Task brief:
I need the number of lines in the data that contain the word "with", and nothing beyond it.

Records for this exercise:

━━━━━━━━

**src/rtl/ram_march_bist.sv**
```systemverilog
// March C- self-test controller for a single-port RAM with combinational read data.
// Define BIST_STOP_ON_FAIL_EN to end the test at the first miscompare.
module ram_march_bist #(
  parameter int ADDR_SIZE = 16,
  parameter int WORD_SIZE = 8,
  parameter int MEM_DEPTH = 1024
) (
  input  logic                 clk,
  input  logic                 reset,
  input  logic                 start,
  output logic                 busy,
  output logic                 done,
  output logic                 pass,
  output logic [ADDR_SIZE-1:0] fail_addr,
  output logic [WORD_SIZE-1:0] fail_data,
  output logic [2:0]           fail_elem,
  output logic [ADDR_SIZE-1:0] mem_addr,
  output logic [WORD_SIZE-1:0] mem_wdata,
  output logic                 mem_wr,
  output logic                 mem_cs,
  input  logic [WORD_SIZE-1:0] mem_rdata
);

  typedef enum logic [1:0] {IDLE = 2'd0, RUN = 2'd1, DONE = 2'd2} state_t;

  localparam logic [ADDR_SIZE-1:0] LAST_ADDR = ADDR_SIZE'(MEM_DEPTH - 1);

  state_t               state_q, state_d;
  logic [2:0]           elem_q, elem_d;
  logic                 op_q, op_d;
  logic [ADDR_SIZE-1:0] addr_q, addr_d;
  logic [WORD_SIZE-1:0] wdata_q, wdata_d;
  logic                 wr_q, wr_d, cs_q, cs_d;
  logic                 pass_q, pass_d, fail_seen_q, fail_seen_d;
  logic [ADDR_SIZE-1:0] fail_addr_q, fail_addr_d;
  logic [WORD_SIZE-1:0] fail_data_q, fail_data_d;
  logic [2:0]           fail_elem_q, fail_elem_d;

  logic                 elem_up, addr_last_op, at_bound, test_end, mismatch, stop;
  logic [2:0]           nx_elem;
  logic                 nx_op;
  logic [ADDR_SIZE-1:0] nx_addr;

  // op 0 of E1..E5 is the read; E0 is a lone write
  function automatic logic op_is_wr(input logic [2:0] e, input logic o);
    return (e == 3'd0) || o;
  endfunction

  function automatic logic [WORD_SIZE-1:0] op_pat(input logic [2:0] e, input logic o);
    logic ones;
    ones = 1'b0;
    if (e == 3'd1 || e == 3'd3) ones = o;
    else if (e == 3'd2 || e == 3'd4) ones = ~o;
    return {WORD_SIZE{ones}};
  endfunction

  always_comb begin
    elem_up      = (elem_q <= 3'd2);
    addr_last_op = (elem_q == 3'd0) || (elem_q == 3'd5) || op_q;
    at_bound     = elem_up ? (addr_q == LAST_ADDR) : (addr_q == '0);
    test_end     = (elem_q == 3'd5) && (addr_q == '0);
    mismatch     = (state_q == RUN) && cs_q && !wr_q && (mem_rdata != wdata_q);
    nx_elem      = elem_q;
    nx_op        = 1'b0;
    nx_addr      = addr_q;
    if (!addr_last_op) begin
      nx_op = 1'b1;
    end else if (at_bound) begin
      nx_elem = elem_q + 3'd1;
      nx_addr = (elem_q < 3'd2) ? '0 : LAST_ADDR;
    end else begin
      nx_addr = elem_up ? addr_q + ADDR_SIZE'(1) : addr_q - ADDR_SIZE'(1);
    end
  end

`ifdef BIST_STOP_ON_FAIL_EN
  assign stop = test_end || mismatch;
`else
  assign stop = test_end;
`endif

  always_ff @(posedge clk or negedge reset) begin
    if (!reset) state_q <= IDLE;
    else        state_q <= state_d;
  end

  always_comb begin
    state_d = state_q;
    case (state_q)
      IDLE, DONE: if (start) state_d = RUN;
      RUN:        if (stop) state_d = DONE;
      default:    state_d = IDLE;
    endcase
  end

  always_comb begin
    busy      = (state_q == RUN);
    done      = (state_q == DONE);
    pass      = pass_q;
    fail_addr = fail_addr_q;
    fail_data = fail_data_q;
    fail_elem = fail_elem_q;
    mem_addr  = addr_q;
    mem_wdata = wdata_q;
    mem_wr    = wr_q;
    mem_cs    = cs_q;
  end

  always_comb begin
    elem_d      = elem_q;
    op_d        = op_q;
    addr_d      = addr_q;
    wdata_d     = wdata_q;
    wr_d        = wr_q;
    cs_d        = cs_q;
    pass_d      = pass_q;
    fail_seen_d = fail_seen_q;
    fail_addr_d = fail_addr_q;
    fail_data_d = fail_data_q;
    fail_elem_d = fail_elem_q;
    if (state_q != RUN) begin
      if (start) begin
        // load E0's first write so it is on the bus the cycle busy rises
        elem_d      = '0;
        op_d        = 1'b0;
        addr_d      = '0;
        wdata_d     = '0;
        wr_d        = 1'b1;
        cs_d        = 1'b1;
        pass_d      = 1'b0;
        fail_seen_d = 1'b0;
        fail_addr_d = '0;
        fail_data_d = '0;
        fail_elem_d = '0;
      end
    end else begin
      if (mismatch && !fail_seen_q) begin
        fail_seen_d = 1'b1;
        fail_addr_d = addr_q;
        fail_data_d = mem_rdata;
        fail_elem_d = elem_q;
      end
      if (stop) begin
        cs_d   = 1'b0;
        wr_d   = 1'b0;
        pass_d = !(fail_seen_q || mismatch);
      end else begin
        elem_d  = nx_elem;
        op_d    = nx_op;
        addr_d  = nx_addr;
        wr_d    = op_is_wr(nx_elem, nx_op);
        wdata_d = op_pat(nx_elem, nx_op);
        cs_d    = 1'b1;
      end
    end
  end

  always_ff @(posedge clk or negedge reset) begin
    if (!reset) begin
      elem_q      <= '0;
      op_q        <= 1'b0;
      addr_q      <= '0;
      wdata_q     <= '0;
      wr_q        <= 1'b0;
      cs_q        <= 1'b0;
      pass_q      <= 1'b0;
      fail_seen_q <= 1'b0;
      fail_addr_q <= '0;
      fail_data_q <= '0;
      fail_elem_q <= '0;
    end else begin
      elem_q      <= elem_d;
      op_q        <= op_d;
      addr_q      <= addr_d;
      wdata_q     <= wdata_d;
      wr_q        <= wr_d;
      cs_q        <= cs_d;
      pass_q      <= pass_d;
      fail_seen_q <= fail_seen_d;
      fail_addr_q <= fail_addr_d;
      fail_data_q <= fail_data_d;
      fail_elem_q <= fail_elem_d;
    end
  end

endmodule

```
File: src/rtl/sme_match_scheduler_pkg.sv
// Shared definitions for the KMP match-engine scheduler.
//
// Holds the scheduler state encoding and the default sizing values used by
// sme_match_scheduler and sme_free_picker.
package sme_match_scheduler_pkg;

  // Default sizing: engines, window width, string and pattern index widths.
  localparam int NUM_ENG_DEF   = 4;
  localparam int WIN_DEF       = 8;
  localparam int STR_ADD_W_DEF = 6;
  localparam int PAT_ADD_W_DEF = 3;

  // Scheduler states, 3-bit encoding.
  typedef enum logic [2:0] {
    SCH_IDLE     = 3'd0,
    SCH_SETUP    = 3'd1,
    SCH_DISPATCH = 3'd2,
    SCH_DRAIN    = 3'd3,
    SCH_REPORT   = 3'd4
  } sch_state_t;

endpackage

File: src/rtl/sme_match_scheduler_free_picker.sv
// sme_free_picker: lowest-index free engine selector.
//
// Ports:
//   busy_mask  in   N  one bit per engine, 1 = engine busy
//   grant      out  N  one-hot, lowest-index engine whose busy bit is 0
//   valid      out  1  at least one engine is free
module sme_free_picker #(
  parameter int N = 4
) (
  input  logic [N-1:0] busy_mask,
  output logic [N-1:0] grant,
  output logic         valid
);

  logic [N-1:0] free;

  // Isolating the lowest set bit of the free vector: x & (~x + 1).
  assign free  = ~busy_mask;
  assign grant = free & (~free + N'(1));
  assign valid = |free;

endmodule

File: src/rtl/sme_match_scheduler.sv
// sme_match_scheduler: dispatches fixed-size windows of candidate start
// positions to parallel KMP match engines and reports the earliest match.
//
// Optional feature macro: SME_EARLY_STOP_EN
//   When defined, windows whose base lies beyond an already-found match are
//   not dispatched; the reported position is the same either way.
//
// Ports:
//   clk           in   1               rising-edge clock
//   reset         in   1               asynchronous, active-low reset
//   mem_valid     in   1               string/pattern/failure function ready
//   str_last_idx  in   STR_ADD_W       index of last string byte
//   pat_last_idx  in   PAT_ADD_W       index of last pattern byte
//   eng_start     out  NUM_ENG         one-cycle start pulse per engine
//   eng_base      out  NUM_ENG*STR_ADD_W  first candidate start per engine
//   eng_end       out  NUM_ENG*STR_ADD_W  last candidate start per engine
//   eng_done      in   NUM_ENG         one-cycle completion pulse per engine
//   eng_hit       in   NUM_ENG         engine found a match (with eng_done)
//   eng_pos       in   NUM_ENG*STR_ADD_W  lowest match start per engine
//   busy          out  1               high whenever not IDLE
//   o_valid       out  1               one-cycle result pulse
//   o_match       out  1               at least one match recorded
//   o_pos         out  STR_ADD_W       earliest match start, 0 if none
module sme_match_scheduler
  import sme_match_scheduler_pkg::*;
#(
  parameter int NUM_ENG   = NUM_ENG_DEF,
  parameter int WIN       = WIN_DEF,
  parameter int STR_ADD_W = STR_ADD_W_DEF,
  parameter int PAT_ADD_W = PAT_ADD_W_DEF
) (
  input  logic                         clk,
  input  logic                         reset,
  input  logic                         mem_valid,
  input  logic [STR_ADD_W-1:0]         str_last_idx,
  input  logic [PAT_ADD_W-1:0]         pat_last_idx,
  output logic [NUM_ENG-1:0]           eng_start,
  output logic [NUM_ENG*STR_ADD_W-1:0] eng_base,
  output logic [NUM_ENG*STR_ADD_W-1:0] eng_end,
  input  logic [NUM_ENG-1:0]           eng_done,
  input  logic [NUM_ENG-1:0]           eng_hit,
  input  logic [NUM_ENG*STR_ADD_W-1:0] eng_pos,
  output logic                         busy,
  output logic                         o_valid,
  output logic                         o_match,
  output logic [STR_ADD_W-1:0]         o_pos
);

  localparam int WIN_LG = $clog2(WIN);
  // Window counter must be able to hold nwin itself (up to 2^STR_ADD_W/WIN).
  localparam int KW     = STR_ADD_W - WIN_LG + 1;

  sch_state_t state, next_state;

  logic [STR_ADD_W-1:0] str_last_q;
  logic [PAT_ADD_W-1:0] pat_last_q;
  logic [STR_ADD_W-1:0] last_start_q;
  logic [KW-1:0]        nwin_q;
  logic [KW-1:0]        win_cnt;
  logic [STR_ADD_W-1:0] best_q;
  logic                 found_q;
  logic [NUM_ENG-1:0]   busy_mask;
  logic [STR_ADD_W-1:0] base_q [NUM_ENG];
  logic [STR_ADD_W-1:0] end_q  [NUM_ENG];

  logic [STR_ADD_W:0]   last_start_full;
  logic                 no_cand;
  logic [STR_ADD_W-1:0] win_base;
  logic [STR_ADD_W-1:0] win_end_raw;
  logic [STR_ADD_W-1:0] win_end;
  logic                 windows_left;
  logic                 last_window;
  logic                 stop_early;
  logic [NUM_ENG-1:0]   grant;
  logic                 pick_valid;
  logic                 dispatch_fire;
  logic [NUM_ENG-1:0]   done_acc;
  logic                 hit_any;
  logic [STR_ADD_W-1:0] best_d;

  sme_free_picker #(.N(NUM_ENG)) u_picker (
    .busy_mask (busy_mask),
    .grant     (grant),
    .valid     (pick_valid)
  );

  // One extra bit so a pattern longer than the string shows up as a borrow.
  assign last_start_full = {1'b0, str_last_q} - (STR_ADD_W+1)'(pat_last_q);
  assign no_cand         = last_start_full[STR_ADD_W];

  // Current window bounds; the last window is clipped to last_start.
  assign win_base     = STR_ADD_W'(win_cnt) << WIN_LG;
  assign win_end_raw  = win_base | STR_ADD_W'(WIN - 1);
  assign win_end      = (win_end_raw > last_start_q) ? last_start_q : win_end_raw;
  assign windows_left = (win_cnt < nwin_q);
  assign last_window  = (win_cnt == nwin_q - KW'(1));

  // A window starting beyond the best match so far cannot improve it.
  always_comb begin
`ifdef SME_EARLY_STOP_EN
    stop_early = found_q && (win_base > best_q);
`else
    stop_early = 1'b0;
`endif
  end

  // Only the registered busy mask feeds the picker, so an engine finishing
  // this cycle is not eligible again until the next one.
  assign dispatch_fire = (state == SCH_DISPATCH) && windows_left &&
                         !stop_early && pick_valid;

  // Completion merge: done pulses from idle engines are dropped; every
  // accepted hit competes for the new best position.
  always_comb begin
    done_acc = eng_done & busy_mask;
    hit_any  = 1'b0;
    best_d   = best_q;
    for (int i = 0; i < NUM_ENG; i++) begin
      if (done_acc[i] && eng_hit[i]) begin
        hit_any = 1'b1;
        if (eng_pos[i*STR_ADD_W +: STR_ADD_W] < best_d) begin
          best_d = eng_pos[i*STR_ADD_W +: STR_ADD_W];
        end
      end
    end
  end

  // State register.
  always_ff @(posedge clk or negedge reset) begin
    if (!reset) begin
      state <= SCH_IDLE;
    end else begin
      state <= next_state;
    end
  end

  // Next-state logic.
  always_comb begin
    next_state = state;
    case (state)
      SCH_IDLE: begin
        if (mem_valid) next_state = SCH_SETUP;
      end
      SCH_SETUP: begin
        next_state = no_cand ? SCH_REPORT : SCH_DISPATCH;
      end
      SCH_DISPATCH: begin
        if (stop_early || !windows_left) begin
          next_state = SCH_DRAIN;
        end else if (dispatch_fire && last_window) begin
          next_state = SCH_DRAIN;
        end
      end
      SCH_DRAIN: begin
        if (busy_mask == '0) next_state = SCH_REPORT;
      end
      SCH_REPORT: begin
        next_state = SCH_IDLE;
      end
      default: next_state = SCH_IDLE;
    endcase
  end

  // Output logic.
  always_comb begin
    eng_start = dispatch_fire ? grant : '0;
    busy      = (state != SCH_IDLE);
    o_valid   = (state == SCH_REPORT);
    o_match   = found_q;
    o_pos     = found_q ? best_q : '0;
  end

  // Job bookkeeping: latched sizes, window counter, best/found and the
  // per-engine busy mask and held window bounds.
  always_ff @(posedge clk or negedge reset) begin
    if (!reset) begin
      str_last_q   <= '0;
      pat_last_q   <= '0;
      last_start_q <= '0;
      nwin_q       <= '0;
      win_cnt      <= '0;
      best_q       <= '0;
      found_q      <= 1'b0;
      busy_mask    <= '0;
      for (int i = 0; i < NUM_ENG; i++) begin
        base_q[i] <= '0;
        end_q[i]  <= '0;
      end
    end else begin
      if ((state == SCH_IDLE) && mem_valid) begin
        str_last_q <= str_last_idx;
        pat_last_q <= pat_last_idx;
      end
      if (state == SCH_SETUP) begin
        last_start_q <= last_start_full[STR_ADD_W-1:0];
        nwin_q       <= KW'(last_start_full[STR_ADD_W-1:0] >> WIN_LG) + KW'(1);
        win_cnt      <= '0;
        best_q       <= '1;
        found_q      <= 1'b0;
      end else begin
        best_q  <= best_d;
        found_q <= found_q | hit_any;
        if (dispatch_fire) win_cnt <= win_cnt + KW'(1);
      end
      busy_mask <= (busy_mask & ~done_acc) | (dispatch_fire ? grant : '0);
      for (int i = 0; i < NUM_ENG; i++) begin
        if (dispatch_fire && grant[i]) begin
          base_q[i] <= win_base;
          end_q[i]  <= win_end;
        end
      end
    end
  end

  // During the start pulse the new bounds are forwarded; afterwards the
  // registered copy holds them for as long as the engine is busy.
  for (genvar g = 0; g < NUM_ENG; g++) begin : g_bounds
    assign eng_base[g*STR_ADD_W +: STR_ADD_W] = eng_start[g] ? win_base : base_q[g];
    assign eng_end[g*STR_ADD_W +: STR_ADD_W]  = eng_start[g] ? win_end  : end_q[g];
  end

endmodule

━━━━━━━━

Output below:
2